A plurality of fitting portions 56 which are convex portions protruding toward the lower case 82 as a case half are provided on the bottom surfaces of the first bearing 53 and the second bearing 54, The introduction portion has a convex portion whose diameter is reduced at right angles to the axial direction, or a convex portion whose axial length is longer than the root portion and whose diameter is smaller toward the lower case 82 side than the root portion. The positioning of the load applying member 50 in the lower case 82 is facilitated, and it is possible to press-fit the load applying member 50 with a small pressing force. A plurality of engaging portions 56 are provided on the bottom surfaces of the first bearing 53 and the second bearing 54 and a plurality of engaging portions 56 provided on the bottom surface of the first bearing 53, Since the plurality of fitting portions 56 provided on the bottom surface of the bearing 54 are arranged in the direction orthogonal to the axial direction of the worm portion 51, the load bearing member 50, together with the second bearing 54, Can be installed in the lower case 82 in a stable state.

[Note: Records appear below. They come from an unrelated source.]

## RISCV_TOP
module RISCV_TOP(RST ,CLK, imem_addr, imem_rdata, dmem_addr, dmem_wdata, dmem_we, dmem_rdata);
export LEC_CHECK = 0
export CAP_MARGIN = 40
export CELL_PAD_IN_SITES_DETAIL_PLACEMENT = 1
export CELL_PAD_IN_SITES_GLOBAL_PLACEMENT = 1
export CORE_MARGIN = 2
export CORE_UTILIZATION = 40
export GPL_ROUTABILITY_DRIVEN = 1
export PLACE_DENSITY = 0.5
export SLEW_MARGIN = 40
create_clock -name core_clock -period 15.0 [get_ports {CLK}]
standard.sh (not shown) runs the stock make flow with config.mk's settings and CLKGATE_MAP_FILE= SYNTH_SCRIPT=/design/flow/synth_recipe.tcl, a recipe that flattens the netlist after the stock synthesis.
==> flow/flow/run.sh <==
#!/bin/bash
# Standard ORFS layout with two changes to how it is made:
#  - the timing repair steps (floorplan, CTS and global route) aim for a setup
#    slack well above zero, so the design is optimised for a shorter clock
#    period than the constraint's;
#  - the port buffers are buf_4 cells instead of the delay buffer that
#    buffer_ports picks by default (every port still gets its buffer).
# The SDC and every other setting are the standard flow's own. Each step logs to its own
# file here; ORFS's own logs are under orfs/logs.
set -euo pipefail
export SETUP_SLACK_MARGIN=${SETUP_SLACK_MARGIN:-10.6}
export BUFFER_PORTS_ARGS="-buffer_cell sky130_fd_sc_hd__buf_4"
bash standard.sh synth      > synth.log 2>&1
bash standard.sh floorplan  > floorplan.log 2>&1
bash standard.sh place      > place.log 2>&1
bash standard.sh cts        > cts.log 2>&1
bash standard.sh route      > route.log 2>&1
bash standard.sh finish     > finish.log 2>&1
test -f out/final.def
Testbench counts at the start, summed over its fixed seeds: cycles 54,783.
What follows belongs to an exercise in optimizing a design on an open flow for small area and a short achievable clock period; a production flow would make more cautious choices. The RTL was checked by simulation tests, not by an equivalence proof against the original design.

==> inputs of run M <==
Design mips_full_processor, start of the top module:
module mips_full_processor(i_clk, i_reset,
			   o_imem_addr, i_imem_data,
			   o_dmem_addr, o_dmem_wdata, o_dmem_we, i_dmem_rdata);
==> module mips_full_processor, before the edit <==
module mips_full_processor(i_clk, i_reset,
			   o_imem_addr, i_imem_data,
			   o_dmem_addr, o_dmem_wdata, o_dmem_we, i_dmem_rdata);
input i_clk ;
input i_reset;
output [31:0] o_imem_addr;	 
input  [31:0] i_imem_data;	 
output [31:0] o_dmem_addr;	 
output [31:0] o_dmem_wdata;	 
output        o_dmem_we;	 
input  [31:0] i_dmem_rdata;	 
wire [31:0] I = i_imem_data;
wire [5:0] op    = I[31:26];
wire [4:0] rs    = I[25:21];
wire [4:0] rt    = I[20:16];
wire [4:0] rd    = I[15:11];
wire [5:0] funct = I[5:0];
wire [31:0] imm  = {{16{I[15]}}, I[15:0]};
wire is_r    = (op == 6'b000000);
wire is_addi = (op == 6'b001000);
wire is_lw   = (op == 6'b100011);
wire is_sw   = (op == 6'b101011);
wire is_beq  = (op == 6'b000100);
wire is_j    = (op == 6'b000010);
wire f_sll = (funct == 6'h00);
wire f_srl = (funct == 6'h02);
wire f_sra = (funct == 6'h03);
wire f_sub = (funct == 6'h22);
wire f_and = (funct == 6'h24);
wire f_or  = (funct == 6'h25);
wire f_xor = (funct == 6'h26);
wire f_nor = (funct == 6'h27);
wire f_slt = (funct == 6'h2A);
wire f_arith = ~(f_sll | f_srl | f_sra | f_and | f_or | f_xor | f_nor | f_slt);
reg  [31:2] pc;
wire [31:0] rf [1:31];
reg [30:0] sel_a, sel_b;
integer k;
always @* begin
	for (k = 1; k < 32; k = k + 1) begin
		sel_a[k-1] = (rs == k);
		sel_b[k-1] = (rt == k);
	end
end
wire [31:0] A_n, B_n;	 
genvar g, b;
generate
	for (b = 0; b < 32; b = b + 1) begin : rd_g
		wire [30:0] col;
		for (g = 1; g < 32; g = g + 1) begin : c
			assign col[g-1] = rf[g][b];
		end
		rf_rd_bit ra (.sel(sel_a), .d(col), .y_n(A_n[b]));
		rf_rd_bit rb (.sel(sel_b), .d(col), .y_n(B_n[b]));
	end
endgenerate
wire [31:0] A = ~A_n;
wire [31:0] B = ~B_n;
wire [31:0] dsum;
addr_adder dadd (.a_n(A_n), .b(imm), .s(dsum));
assign o_dmem_addr  = dsum;
assign o_dmem_wdata = B;
assign o_dmem_we    = is_sw;
wire        sub_mode = f_sub | f_slt;
wire [31:0] addsub;
wire        add_co;
alu_addsub asu (.a(A), .b(B ^ {32{sub_mode}}), .ci(sub_mode), .s(addsub), .co(add_co));
wire        a_lt_b   = ~add_co;		 
wire [31:0] sy;		 
barrel_shifter shifter (.a(A), .sh(B[4:0]), .f_sll(f_sll), .f_sra(f_sra), .y(sy));
reg [31:0] sy_rev;
integer m;
always @* for (m = 0; m < 32; m = m + 1) sy_rev[m] = sy[31-m];
wire rn = ~i_reset;
wire s_r     = rn & is_r;
wire s_add   = s_r & f_arith;
wire s_slt   = s_r & f_slt;
wire s_sll   = s_r & f_sll;
wire s_sr    = s_r & (f_srl | f_sra);
wire s_and   = s_r & f_and;
wire s_or    = s_r & f_or;
wire s_xor   = s_r & f_xor;
wire s_nor   = s_r & f_nor;
wire s_lw    = rn & is_lw;
wire s_addi  = rn & is_addi;
wire [31:0] sr_res = {(f_sra ? A[31] : sy[31]), sy[30:0]};
wire [3:0] lk = {s_and | s_or, s_or | s_xor, s_or | s_xor, s_nor};
wire [31:0] logic_res;
generate
	for (b = 0; b < 32; b = b + 1) begin : lg_g
		alu_lut2 l (.a(A[b]), .b(B[b]), .k(lk), .y(logic_res[b]));
	end
endgenerate
wire [31:0] wd = ({32{s_add}}  & addsub)
	       | {31'd0, s_slt & a_lt_b}
	       | ({32{s_sll}}  & sy_rev)
	       | ({32{s_sr}}   & sr_res)
	       | logic_res
	       | ({32{s_lw}}   & i_dmem_rdata)
	       | ({32{s_addi}} & dsum);
wire       wen = is_r | is_addi | is_lw;
wire [4:0] wa  = is_r ? rd : rt;
generate
	for (g = 1; g < 32; g = g + 1) begin : reg_g
		reg  [31:0] r;
		wire [31:0] d;
		wire we_g  = i_reset | (wen & (wa == g));
		wire nwe_g = ~we_g;
		for (b = 0; b < 32; b = b + 1) begin : bit_g
			rf_wr_bit w (.we(we_g), .nwe(nwe_g), .wd(wd[b]), .q(r[b]), .d(d[b]));
		end
		always @(posedge i_clk)
			r <= d;
		assign rf[g] = r;
	end
endgenerate
wire [31:2] pc4, bt;
program_counter_mips pc_arith (.pc(pc), .imm(I[15:0]), .pc4(pc4), .bt(bt));
wire taken = is_beq & (A == B);
always @(posedge i_clk) begin
	if (i_reset)
		pc <= 30'd0;
	else if (taken)
		pc <= bt;
	else if (is_j)
		pc <= {pc4[31:28], I[25:0]};
	else
		pc <= pc4;
end
assign o_imem_addr = {pc, 2'b00};
endmodule
==> flow/config.mk <==
export PLATFORM = sky130hd
export DESIGN_NAME = mips_full_processor
export DESIGN_NICKNAME = mips_full_processor
export VERILOG_FILES = /design/flow/design.v
export SDC_FILE = /design/flow/constraint.sdc
export NUM_CORES = 4
export LEC_CHECK = 0
export CAP_MARGIN = 20
export CORE_MARGIN = 2
export CORE_UTILIZATION = 50
export CTS_BUF_LIST = sky130_fd_sc_hd__clkbuf_16
export CTS_CLUSTER_DIAMETER = 80
export CTS_CLUSTER_SIZE = 30
export SLEW_MARGIN = 20
export SYNTH_HIERARCHICAL = 1
export SYNTH_MINIMUM_KEEP_SIZE = 0
==> flow/constraint.sdc <==
create_clock -name core_clock -period 25.0 [get_ports {i_clk}]
set_input_delay 5.0000 -clock core_clock [delete_from_list [all_inputs] [get_ports {i_clk}]]
set_output_delay 5.0000 -clock core_clock [all_outputs]
set_load 0.01 [all_outputs]
standard.sh (not shown) runs the stock make flow with config.mk's settings and CLKGATE_MAP_FILE= SYNTH_SCRIPT=/design/flow/synth_recipe.tcl, a recipe that flattens the netlist after the stock synthesis.
==> flow/flow/run.sh <==
#!/bin/bash
# The standard layout with two changes to how it is made:
# - the port buffers are buf_2 cells (the standard flow picks a slow delay
#   buffer, clkdlybuf4s50_1, for every input and output port);
# - timing repair is asked for a setup slack margin well above zero, so that
#   it sizes and buffers the critical paths instead of stopping once the
#   25 ns clock is met.
# The clock, the I/O delays and every other constraint are the design's.
set -euo pipefail
bash standard.sh "BUFFER_PORTS_ARGS=-buffer_cell sky130_fd_sc_hd__buf_2" \
	SETUP_SLACK_MARGIN=11 TNS_END_PERCENT=10 finish > run_standard.log 2>&1
==> inputs of run D, as changes to run M <==
--- a/flow/design.v
+++ b/flow/design.v
@@ -685,6 +685,11 @@
 output y;
 assign y = ~(s & d);
 endmodule
+module rf_nor3 (a, b, c, y);
+input a, b, c;
+output y;
+assign y = ~(a | b | c);
+endmodule
 module rf_rd_bit (sel, d, y_n);
 input [30:0] sel;	 
 input [30:0] d;
@@ -699,6 +704,24 @@
 rf_nand2 g30 (.s(sel[30]), .d(d[30]), .y(n[10]));
 assign y_n = &n;
 endmodule
+module rf_rd_bit2 (sel, d, y_n, y2_n);
+input [30:0] sel;
+input [30:0] d;
+output y_n, y2_n;
+wire [10:0] n;
+genvar i;
+generate
+	for (i = 0; i < 10; i = i + 1) begin : t
+		rf_aoi222 g (.s(sel[3*i +: 3]), .d(d[3*i +: 3]), .y(n[i]));
+	end
+endgenerate
+rf_nand2 g30 (.s(sel[30]), .d(d[30]), .y(n[10]));
+wire h0 = ~&n[3:0];
+wire h1 = ~&n[7:4];
+wire h2 = ~&n[10:8];
+rf_nor3 o1 (.a(h0), .b(h1), .c(h2), .y(y_n));
+rf_nor3 o2 (.a(h0), .b(h1), .c(h2), .y(y2_n));
+endmodule
 module pc_fa (a, b, c, s, co);
 input a, b, c;
 output s, co;
@@ -857,6 +880,7 @@
 	end
 end
 wire [31:0] A_n, B_n;	 
+wire [31:0] Aa_n;	 
 genvar g, b;
 generate
 	for (b = 0; b < 32; b = b + 1) begin : rd_g
@@ -864,14 +888,14 @@
 		for (g = 1; g < 32; g = g + 1) begin : c
 			assign col[g-1] = rf[g][b];
 		end
-		rf_rd_bit ra (.sel(sel_a), .d(col), .y_n(A_n[b]));
-		rf_rd_bit rb (.sel(sel_b), .d(col), .y_n(B_n[b]));
+		rf_rd_bit2 ra (.sel(sel_a), .d(col), .y_n(Aa_n[b]), .y2_n(A_n[b]));
+		rf_rd_bit  rb (.sel(sel_b), .d(col), .y_n(B_n[b]));
 	end
 endgenerate
 wire [31:0] A = ~A_n;
 wire [31:0] B = ~B_n;
 wire [31:0] dsum;
-addr_adder dadd (.a_n(A_n), .b(imm), .s(dsum));
+addr_adder dadd (.a_n(Aa_n), .b(imm), .s(dsum));
 assign o_dmem_addr  = dsum;
 assign o_dmem_wdata = B;
 assign o_dmem_we    = is_sw;
==> flow/flow/run.sh (replaced) <==
#!/bin/bash
# The standard layout with two changes to how it is made:
# - the port buffers are buf_1 cells (the standard flow picks a slow delay
#   buffer, clkdlybuf4s50_1, for every input and output port);
# - timing repair is asked for a setup slack margin well above zero, so that
#   it sizes and buffers the critical paths instead of stopping once the
#   25 ns clock is met.
# The clock, the I/O delays and every other constraint are the design's.
set -euo pipefail
bash standard.sh "BUFFER_PORTS_ARGS=-buffer_cell sky130_fd_sc_hd__buf_1" \
	SETUP_SLACK_MARGIN=11.3 TNS_END_PERCENT=10 finish > run_standard.log 2>&1
--- a/flow/config.mk
+++ b/flow/config.mk
@@ -9,8 +9,8 @@
 export CORE_MARGIN = 2
 export CORE_UTILIZATION = 50
 export CTS_BUF_LIST = sky130_fd_sc_hd__clkbuf_16
-export CTS_CLUSTER_DIAMETER = 80
-export CTS_CLUSTER_SIZE = 30
+export CTS_CLUSTER_DIAMETER = 70
+export CTS_CLUSTER_SIZE = 27
 export SLEW_MARGIN = 20
 export SYNTH_HIERARCHICAL = 1
 export SYNTH_MINIMUM_KEEP_SIZE = 0
==> comparison <==
Between run M and run D, the lower synthesized area is in run M (gap about 0.65%, measured against run D). Between run D and run M, the lower clock-buffer cell count is in run M (gap 18). Critical path depth: run D is lower than run M (7). In run D the utilization is higher than in run M, by 0.70 points.

-- re-timing with driven ports --
The flow's constraints put no driver on any port. The routed layouts listed below were extracted and timed again, unchanged, in two steps.
Step 1, drivers: a clkbuf_16 drives i_clk and a buf_2 each remaining input, both assumed.
Step 2 adds t to the input delays and takes it off the output delays; t is the mean of the earliest and latest rising clock arrival at the registers after step 1. Input paths then give back, and output paths get back, about the clock's delay inside the block.
Three values: no drivers, after step 1, after step 2; two values: the first two.
| run | t (ns) | setup slack, ns | slew at the worst register clock pin (ns) | worst data-port slew with drivers (ns) |
|---|---|---|---|---|
| run M | 0.760 | 11.026 / 10.997 / 10.645 | 0.12 / 0.12 | 0.05 |
| run D | 0.742 | 11.288 / 11.252 / 10.932 | 0.11 / 0.11 | 0.04 |
After both steps every run listed still meets setup and hold. For run M, which loses most, drivers alone change the setup slack by -0.029 ns; drivers and shift together by -0.381 ns.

The load applying means 50 according to the present embodiment has the above respective constitutions so that the load applied to the first bearing 53 and the second bearing (not shown) when the operator applies the load applying means 50 to the lower case 82 54 to the worm portion 51 to prevent the worm portion 51 from being damaged or deformed.

(Motor 10)

The motor 10 that drives the driven member 90 is an AC synchronous motor. It is also possible to apply a motor other than the AC synchronous motor. The motor 10 has a rotation axis projecting from its upper end face.

(First transfer column)

Hereinafter, the first transfer column will be described in detail with reference to Figs. 3 to 5. Fig. The first transmission line constitutes an output system for transmitting the power of the synchronous motor 10 to the driven member 90. The first transmission train includes a second rotor gear 21, an input side gear 22 meshing with the second rotor gear 21, and an input side gear 22 meshing with the rotation of the input side gear 22 when the clutch means is in the & A cam gear 25 meshing with the compound gear 24 and a cam gear 25 integrally formed with the cam gear 25 so as to be rotatable with the cam gear 25, And a wire 27 wound around the pulley 26 by the rotation of the pulley 26. The pulley 26 is rotated by the rotation of the pulley 26, The input side gear 22 and the output side gear 23 are also gears that constitute the clutch means (a differential gear mechanism based on the planetary gear train) in detail.

The second rotor gear 21 is a spur gear supported on the coaxial line with the synchronous motor 10 so as to be movable in the axial direction and includes a first rotor gear 41 integrally rotating with the rotor 11, (On the tip side of the rotation shaft). Further, the second rotor gear 21 is urged upward by the coil spring 28 in the axial direction. When the second rotor gear 21 is located on the rotor 11 side (lower side), the lower rotor gear 21 is engaged with the lower engaging portion 412 of the first rotor gear 41 An upper engaging portion 212 is formed. The position of the second rotor gear 21 when the lower engaging portion 412 and the upper engaging portion 212 are engaged is referred to as a first position. The position of the second rotor gear 21 in the state where the lower engaging portion 412 and the upper engaging portion 212 are not engaged is referred to as a second position.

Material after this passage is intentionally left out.